## [Required work]
From the entries that follow, reproduce exactly and only the lines from the line with "Multi-input logic area" to the line with "Hold crit path", endpoints included.

Saved entries:
▬▬▬
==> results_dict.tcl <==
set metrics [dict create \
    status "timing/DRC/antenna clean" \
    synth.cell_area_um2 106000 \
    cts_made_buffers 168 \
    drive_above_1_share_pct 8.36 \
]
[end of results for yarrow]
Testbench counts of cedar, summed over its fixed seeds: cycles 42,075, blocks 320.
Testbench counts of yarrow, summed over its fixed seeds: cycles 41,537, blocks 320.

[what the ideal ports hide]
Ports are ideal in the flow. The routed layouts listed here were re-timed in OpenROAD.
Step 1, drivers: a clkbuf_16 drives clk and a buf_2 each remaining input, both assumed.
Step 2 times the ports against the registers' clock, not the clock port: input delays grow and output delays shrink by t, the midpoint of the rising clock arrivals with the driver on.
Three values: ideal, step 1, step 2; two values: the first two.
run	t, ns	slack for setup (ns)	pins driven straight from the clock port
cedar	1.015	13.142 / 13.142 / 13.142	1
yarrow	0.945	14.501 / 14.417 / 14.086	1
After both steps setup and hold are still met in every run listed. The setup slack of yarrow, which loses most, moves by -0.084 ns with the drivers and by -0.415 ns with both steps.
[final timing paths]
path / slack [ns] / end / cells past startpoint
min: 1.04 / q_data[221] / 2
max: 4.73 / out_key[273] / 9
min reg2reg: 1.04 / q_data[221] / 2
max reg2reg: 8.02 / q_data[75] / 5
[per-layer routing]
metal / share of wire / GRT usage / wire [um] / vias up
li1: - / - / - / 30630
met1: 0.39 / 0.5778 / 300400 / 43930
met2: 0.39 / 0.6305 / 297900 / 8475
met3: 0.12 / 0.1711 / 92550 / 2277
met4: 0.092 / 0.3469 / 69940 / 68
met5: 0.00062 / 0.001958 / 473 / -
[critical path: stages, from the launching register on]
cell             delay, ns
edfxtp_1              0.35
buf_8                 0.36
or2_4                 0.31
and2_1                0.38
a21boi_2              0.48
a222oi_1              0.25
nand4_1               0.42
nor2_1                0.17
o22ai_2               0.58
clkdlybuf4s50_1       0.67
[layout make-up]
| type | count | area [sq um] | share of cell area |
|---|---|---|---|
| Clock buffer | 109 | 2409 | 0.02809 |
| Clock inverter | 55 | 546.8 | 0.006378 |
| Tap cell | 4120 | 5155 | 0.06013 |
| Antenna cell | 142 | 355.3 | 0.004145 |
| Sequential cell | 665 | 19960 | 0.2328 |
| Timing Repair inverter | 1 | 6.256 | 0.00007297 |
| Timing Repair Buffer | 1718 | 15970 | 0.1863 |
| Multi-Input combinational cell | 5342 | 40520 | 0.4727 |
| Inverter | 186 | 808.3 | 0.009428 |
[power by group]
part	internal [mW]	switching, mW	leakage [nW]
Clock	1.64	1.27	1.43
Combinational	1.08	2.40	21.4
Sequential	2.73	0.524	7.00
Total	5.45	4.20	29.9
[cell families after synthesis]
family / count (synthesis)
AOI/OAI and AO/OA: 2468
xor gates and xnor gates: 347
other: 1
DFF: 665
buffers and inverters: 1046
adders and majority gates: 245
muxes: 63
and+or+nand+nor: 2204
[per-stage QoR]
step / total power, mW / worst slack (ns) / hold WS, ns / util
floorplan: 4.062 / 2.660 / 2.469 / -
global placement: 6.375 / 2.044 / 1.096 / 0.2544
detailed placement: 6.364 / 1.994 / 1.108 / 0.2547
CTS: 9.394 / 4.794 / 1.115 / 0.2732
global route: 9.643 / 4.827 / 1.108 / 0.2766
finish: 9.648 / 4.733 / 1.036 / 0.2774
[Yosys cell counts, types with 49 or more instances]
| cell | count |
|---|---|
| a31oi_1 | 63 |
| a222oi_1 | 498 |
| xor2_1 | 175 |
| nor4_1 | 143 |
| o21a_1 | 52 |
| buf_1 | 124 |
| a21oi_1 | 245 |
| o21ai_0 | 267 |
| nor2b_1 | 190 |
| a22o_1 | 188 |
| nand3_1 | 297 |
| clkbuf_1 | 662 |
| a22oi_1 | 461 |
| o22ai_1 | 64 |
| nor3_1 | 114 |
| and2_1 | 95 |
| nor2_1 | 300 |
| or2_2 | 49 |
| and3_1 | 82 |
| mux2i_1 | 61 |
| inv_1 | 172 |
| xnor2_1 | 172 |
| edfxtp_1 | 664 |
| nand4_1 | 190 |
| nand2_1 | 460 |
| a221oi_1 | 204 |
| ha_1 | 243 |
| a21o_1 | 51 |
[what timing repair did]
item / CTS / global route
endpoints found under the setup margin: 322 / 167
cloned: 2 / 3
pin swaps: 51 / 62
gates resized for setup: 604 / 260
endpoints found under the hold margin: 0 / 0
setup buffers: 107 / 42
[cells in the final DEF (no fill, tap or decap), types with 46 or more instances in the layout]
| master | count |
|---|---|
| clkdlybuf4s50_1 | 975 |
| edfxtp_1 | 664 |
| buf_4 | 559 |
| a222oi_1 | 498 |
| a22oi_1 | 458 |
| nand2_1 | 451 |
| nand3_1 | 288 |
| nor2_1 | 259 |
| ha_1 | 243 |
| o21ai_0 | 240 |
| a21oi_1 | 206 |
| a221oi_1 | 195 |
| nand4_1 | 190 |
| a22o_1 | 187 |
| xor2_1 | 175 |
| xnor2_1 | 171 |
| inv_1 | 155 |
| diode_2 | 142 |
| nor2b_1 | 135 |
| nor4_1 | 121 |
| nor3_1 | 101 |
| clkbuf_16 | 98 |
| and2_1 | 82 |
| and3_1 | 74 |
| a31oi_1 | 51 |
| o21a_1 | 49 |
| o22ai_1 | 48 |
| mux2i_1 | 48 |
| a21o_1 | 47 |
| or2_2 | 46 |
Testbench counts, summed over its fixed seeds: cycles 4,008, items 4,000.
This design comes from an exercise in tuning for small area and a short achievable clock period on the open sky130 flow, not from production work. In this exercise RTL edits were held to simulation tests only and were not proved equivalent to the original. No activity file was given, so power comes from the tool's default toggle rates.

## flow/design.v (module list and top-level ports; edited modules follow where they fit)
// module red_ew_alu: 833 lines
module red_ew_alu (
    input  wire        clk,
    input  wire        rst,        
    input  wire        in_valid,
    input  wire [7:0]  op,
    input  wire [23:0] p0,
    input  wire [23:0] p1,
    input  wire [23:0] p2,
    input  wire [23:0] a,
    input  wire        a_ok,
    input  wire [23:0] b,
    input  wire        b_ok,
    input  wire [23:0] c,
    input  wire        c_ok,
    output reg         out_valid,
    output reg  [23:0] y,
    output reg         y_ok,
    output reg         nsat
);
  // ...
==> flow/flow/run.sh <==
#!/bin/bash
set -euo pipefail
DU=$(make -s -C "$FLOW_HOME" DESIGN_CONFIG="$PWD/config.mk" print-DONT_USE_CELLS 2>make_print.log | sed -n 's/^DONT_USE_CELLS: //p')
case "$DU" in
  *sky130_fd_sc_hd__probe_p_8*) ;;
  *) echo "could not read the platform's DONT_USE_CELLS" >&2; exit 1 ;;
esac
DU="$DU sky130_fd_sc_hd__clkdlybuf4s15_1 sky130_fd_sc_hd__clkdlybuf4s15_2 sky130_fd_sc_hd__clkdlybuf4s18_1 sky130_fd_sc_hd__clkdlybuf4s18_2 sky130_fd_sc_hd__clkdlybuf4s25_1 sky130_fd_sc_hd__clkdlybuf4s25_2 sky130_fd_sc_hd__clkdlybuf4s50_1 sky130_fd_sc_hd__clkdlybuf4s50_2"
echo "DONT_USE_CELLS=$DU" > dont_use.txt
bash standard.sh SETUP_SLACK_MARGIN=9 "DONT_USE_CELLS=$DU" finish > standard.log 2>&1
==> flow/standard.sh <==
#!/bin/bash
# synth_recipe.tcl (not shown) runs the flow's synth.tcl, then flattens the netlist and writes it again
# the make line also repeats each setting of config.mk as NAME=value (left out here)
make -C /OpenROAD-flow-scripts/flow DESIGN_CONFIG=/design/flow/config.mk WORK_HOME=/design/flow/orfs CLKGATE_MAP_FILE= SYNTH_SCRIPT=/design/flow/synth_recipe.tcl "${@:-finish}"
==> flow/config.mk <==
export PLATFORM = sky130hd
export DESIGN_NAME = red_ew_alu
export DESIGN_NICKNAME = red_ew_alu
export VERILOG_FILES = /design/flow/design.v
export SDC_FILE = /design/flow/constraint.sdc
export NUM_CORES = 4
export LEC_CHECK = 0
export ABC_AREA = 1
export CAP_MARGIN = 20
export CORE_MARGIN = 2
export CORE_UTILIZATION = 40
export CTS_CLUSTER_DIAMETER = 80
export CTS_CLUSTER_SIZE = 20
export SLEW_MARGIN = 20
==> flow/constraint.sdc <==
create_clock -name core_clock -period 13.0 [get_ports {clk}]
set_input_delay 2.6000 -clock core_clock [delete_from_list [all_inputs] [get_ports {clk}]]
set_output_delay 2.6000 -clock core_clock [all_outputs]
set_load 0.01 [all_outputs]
▬▬▬
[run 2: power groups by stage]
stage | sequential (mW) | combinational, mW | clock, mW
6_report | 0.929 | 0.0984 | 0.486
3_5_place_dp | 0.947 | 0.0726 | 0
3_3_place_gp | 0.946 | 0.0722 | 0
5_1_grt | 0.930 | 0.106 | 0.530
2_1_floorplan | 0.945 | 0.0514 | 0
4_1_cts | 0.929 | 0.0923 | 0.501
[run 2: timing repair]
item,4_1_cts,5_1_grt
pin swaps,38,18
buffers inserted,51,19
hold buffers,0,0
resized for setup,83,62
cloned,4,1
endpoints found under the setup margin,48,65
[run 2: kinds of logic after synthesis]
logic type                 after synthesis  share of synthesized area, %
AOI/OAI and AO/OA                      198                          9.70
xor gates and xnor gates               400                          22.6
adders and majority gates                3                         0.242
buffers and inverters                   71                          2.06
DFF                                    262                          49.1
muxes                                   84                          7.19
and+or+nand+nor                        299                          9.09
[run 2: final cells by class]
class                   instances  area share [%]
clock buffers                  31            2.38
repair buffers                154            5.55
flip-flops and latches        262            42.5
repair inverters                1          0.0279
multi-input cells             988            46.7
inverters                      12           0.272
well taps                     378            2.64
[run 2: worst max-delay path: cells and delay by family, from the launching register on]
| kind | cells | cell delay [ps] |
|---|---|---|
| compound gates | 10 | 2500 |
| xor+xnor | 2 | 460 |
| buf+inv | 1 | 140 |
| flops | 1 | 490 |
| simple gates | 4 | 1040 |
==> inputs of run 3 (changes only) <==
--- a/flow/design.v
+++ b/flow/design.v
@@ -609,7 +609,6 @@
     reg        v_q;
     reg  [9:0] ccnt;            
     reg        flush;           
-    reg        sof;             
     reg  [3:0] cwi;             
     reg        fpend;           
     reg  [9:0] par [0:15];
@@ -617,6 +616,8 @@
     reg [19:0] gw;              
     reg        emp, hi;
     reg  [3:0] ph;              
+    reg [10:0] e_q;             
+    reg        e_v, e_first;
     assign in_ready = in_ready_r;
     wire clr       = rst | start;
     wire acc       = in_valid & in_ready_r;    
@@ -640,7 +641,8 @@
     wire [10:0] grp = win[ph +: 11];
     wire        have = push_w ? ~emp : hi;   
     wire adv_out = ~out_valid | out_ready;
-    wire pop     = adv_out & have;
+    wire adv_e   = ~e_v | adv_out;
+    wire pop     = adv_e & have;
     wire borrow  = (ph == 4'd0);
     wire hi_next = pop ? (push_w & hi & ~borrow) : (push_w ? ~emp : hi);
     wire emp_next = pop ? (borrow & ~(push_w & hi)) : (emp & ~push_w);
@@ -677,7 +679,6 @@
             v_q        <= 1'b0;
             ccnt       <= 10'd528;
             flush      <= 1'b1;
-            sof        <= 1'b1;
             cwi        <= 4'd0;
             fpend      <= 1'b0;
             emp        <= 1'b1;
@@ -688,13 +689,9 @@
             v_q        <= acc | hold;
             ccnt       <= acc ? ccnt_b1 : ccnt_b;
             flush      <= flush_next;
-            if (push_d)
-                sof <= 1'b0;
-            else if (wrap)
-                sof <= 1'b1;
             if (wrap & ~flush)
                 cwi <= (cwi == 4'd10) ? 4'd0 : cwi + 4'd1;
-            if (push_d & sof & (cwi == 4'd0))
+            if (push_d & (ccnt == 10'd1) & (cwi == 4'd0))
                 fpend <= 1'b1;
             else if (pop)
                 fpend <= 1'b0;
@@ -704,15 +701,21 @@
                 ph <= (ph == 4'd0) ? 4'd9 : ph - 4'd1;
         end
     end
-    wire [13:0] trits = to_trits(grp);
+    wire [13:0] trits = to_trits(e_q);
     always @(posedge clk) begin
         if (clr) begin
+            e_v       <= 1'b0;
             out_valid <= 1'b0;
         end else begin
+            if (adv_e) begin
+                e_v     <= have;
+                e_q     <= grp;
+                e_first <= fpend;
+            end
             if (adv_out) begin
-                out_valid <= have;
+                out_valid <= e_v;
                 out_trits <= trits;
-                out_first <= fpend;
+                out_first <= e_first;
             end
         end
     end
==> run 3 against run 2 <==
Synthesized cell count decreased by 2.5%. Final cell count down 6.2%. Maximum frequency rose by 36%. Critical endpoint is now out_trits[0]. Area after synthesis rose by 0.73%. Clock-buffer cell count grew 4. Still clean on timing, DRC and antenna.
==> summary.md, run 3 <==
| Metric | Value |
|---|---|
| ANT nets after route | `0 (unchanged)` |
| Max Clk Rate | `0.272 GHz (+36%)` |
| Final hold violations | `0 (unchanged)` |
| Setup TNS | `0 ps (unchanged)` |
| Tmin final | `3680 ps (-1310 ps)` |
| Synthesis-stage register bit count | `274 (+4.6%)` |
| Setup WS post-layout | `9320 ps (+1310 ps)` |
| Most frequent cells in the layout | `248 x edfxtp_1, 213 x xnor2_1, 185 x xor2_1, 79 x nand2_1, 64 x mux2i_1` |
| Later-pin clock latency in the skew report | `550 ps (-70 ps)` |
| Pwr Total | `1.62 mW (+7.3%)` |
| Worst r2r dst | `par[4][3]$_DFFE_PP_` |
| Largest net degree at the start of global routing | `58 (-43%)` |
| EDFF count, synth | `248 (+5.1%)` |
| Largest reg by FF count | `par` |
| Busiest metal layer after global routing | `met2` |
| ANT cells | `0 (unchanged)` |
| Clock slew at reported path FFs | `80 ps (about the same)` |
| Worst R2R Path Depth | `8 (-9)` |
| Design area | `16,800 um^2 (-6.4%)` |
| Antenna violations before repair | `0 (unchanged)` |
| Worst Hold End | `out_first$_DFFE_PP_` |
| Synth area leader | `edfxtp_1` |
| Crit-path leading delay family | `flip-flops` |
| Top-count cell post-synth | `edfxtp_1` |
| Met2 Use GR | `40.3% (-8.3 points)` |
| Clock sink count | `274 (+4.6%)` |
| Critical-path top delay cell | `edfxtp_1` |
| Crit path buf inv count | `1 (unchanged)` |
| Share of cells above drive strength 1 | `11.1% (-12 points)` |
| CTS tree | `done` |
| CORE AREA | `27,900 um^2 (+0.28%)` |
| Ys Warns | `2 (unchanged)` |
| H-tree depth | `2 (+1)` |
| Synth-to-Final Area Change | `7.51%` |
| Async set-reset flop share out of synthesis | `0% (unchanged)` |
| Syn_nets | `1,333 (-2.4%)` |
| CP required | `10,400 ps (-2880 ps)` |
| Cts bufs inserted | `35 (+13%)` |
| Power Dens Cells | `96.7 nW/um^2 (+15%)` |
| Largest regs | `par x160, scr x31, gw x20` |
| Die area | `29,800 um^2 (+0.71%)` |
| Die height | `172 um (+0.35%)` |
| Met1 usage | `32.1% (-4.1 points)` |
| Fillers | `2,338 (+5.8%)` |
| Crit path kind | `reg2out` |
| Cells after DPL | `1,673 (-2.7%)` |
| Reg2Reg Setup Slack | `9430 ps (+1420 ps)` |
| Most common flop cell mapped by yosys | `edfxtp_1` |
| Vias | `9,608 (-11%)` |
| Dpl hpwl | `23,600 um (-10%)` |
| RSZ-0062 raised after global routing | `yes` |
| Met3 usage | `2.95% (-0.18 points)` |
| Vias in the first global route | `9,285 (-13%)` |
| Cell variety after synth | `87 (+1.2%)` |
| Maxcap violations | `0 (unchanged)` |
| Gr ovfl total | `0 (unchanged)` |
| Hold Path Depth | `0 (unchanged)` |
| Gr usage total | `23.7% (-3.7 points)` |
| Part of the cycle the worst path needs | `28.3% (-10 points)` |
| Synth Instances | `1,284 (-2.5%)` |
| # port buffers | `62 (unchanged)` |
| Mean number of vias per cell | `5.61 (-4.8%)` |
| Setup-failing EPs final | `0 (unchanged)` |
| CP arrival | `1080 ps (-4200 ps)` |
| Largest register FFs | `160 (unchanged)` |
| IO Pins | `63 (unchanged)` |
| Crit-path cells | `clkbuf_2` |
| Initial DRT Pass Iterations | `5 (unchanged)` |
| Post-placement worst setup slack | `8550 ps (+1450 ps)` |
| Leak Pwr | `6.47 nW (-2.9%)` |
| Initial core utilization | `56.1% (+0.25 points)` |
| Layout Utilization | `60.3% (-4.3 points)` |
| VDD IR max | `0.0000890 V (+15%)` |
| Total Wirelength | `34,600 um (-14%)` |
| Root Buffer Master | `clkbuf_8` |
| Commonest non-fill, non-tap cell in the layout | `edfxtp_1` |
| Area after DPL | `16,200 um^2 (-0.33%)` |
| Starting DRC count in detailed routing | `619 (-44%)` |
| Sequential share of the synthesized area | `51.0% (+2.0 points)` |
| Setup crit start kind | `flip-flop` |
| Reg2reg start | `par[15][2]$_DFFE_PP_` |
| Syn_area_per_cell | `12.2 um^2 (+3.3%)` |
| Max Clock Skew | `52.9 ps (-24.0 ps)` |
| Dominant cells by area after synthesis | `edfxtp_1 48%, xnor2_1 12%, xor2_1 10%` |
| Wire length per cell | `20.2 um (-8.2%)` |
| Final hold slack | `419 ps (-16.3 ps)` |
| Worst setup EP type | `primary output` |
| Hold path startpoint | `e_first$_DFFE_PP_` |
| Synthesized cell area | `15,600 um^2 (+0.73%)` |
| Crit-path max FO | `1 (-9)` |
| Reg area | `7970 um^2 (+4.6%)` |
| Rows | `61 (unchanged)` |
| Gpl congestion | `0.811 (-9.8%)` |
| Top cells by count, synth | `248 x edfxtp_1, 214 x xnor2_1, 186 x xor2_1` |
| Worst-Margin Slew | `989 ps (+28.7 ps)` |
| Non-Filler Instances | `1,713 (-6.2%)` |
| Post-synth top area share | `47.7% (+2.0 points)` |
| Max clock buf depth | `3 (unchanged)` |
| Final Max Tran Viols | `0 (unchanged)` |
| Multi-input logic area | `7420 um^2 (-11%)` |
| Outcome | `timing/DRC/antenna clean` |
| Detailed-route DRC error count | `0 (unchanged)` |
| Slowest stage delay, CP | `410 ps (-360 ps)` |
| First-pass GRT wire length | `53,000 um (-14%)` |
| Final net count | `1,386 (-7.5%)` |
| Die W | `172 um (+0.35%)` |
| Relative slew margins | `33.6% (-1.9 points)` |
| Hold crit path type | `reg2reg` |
▬▬▬
## [Answer section]
| Multi-input logic area | `7420 um^2 (-11%)` |
| Outcome | `timing/DRC/antenna clean` |
| Detailed-route DRC error count | `0 (unchanged)` |
| Slowest stage delay, CP | `410 ps (-360 ps)` |
| First-pass GRT wire length | `53,000 um (-14%)` |
| Final net count | `1,386 (-7.5%)` |
| Die W | `172 um (+0.35%)` |
| Relative slew margins | `33.6% (-1.9 points)` |
| Hold crit path type | `reg2reg` |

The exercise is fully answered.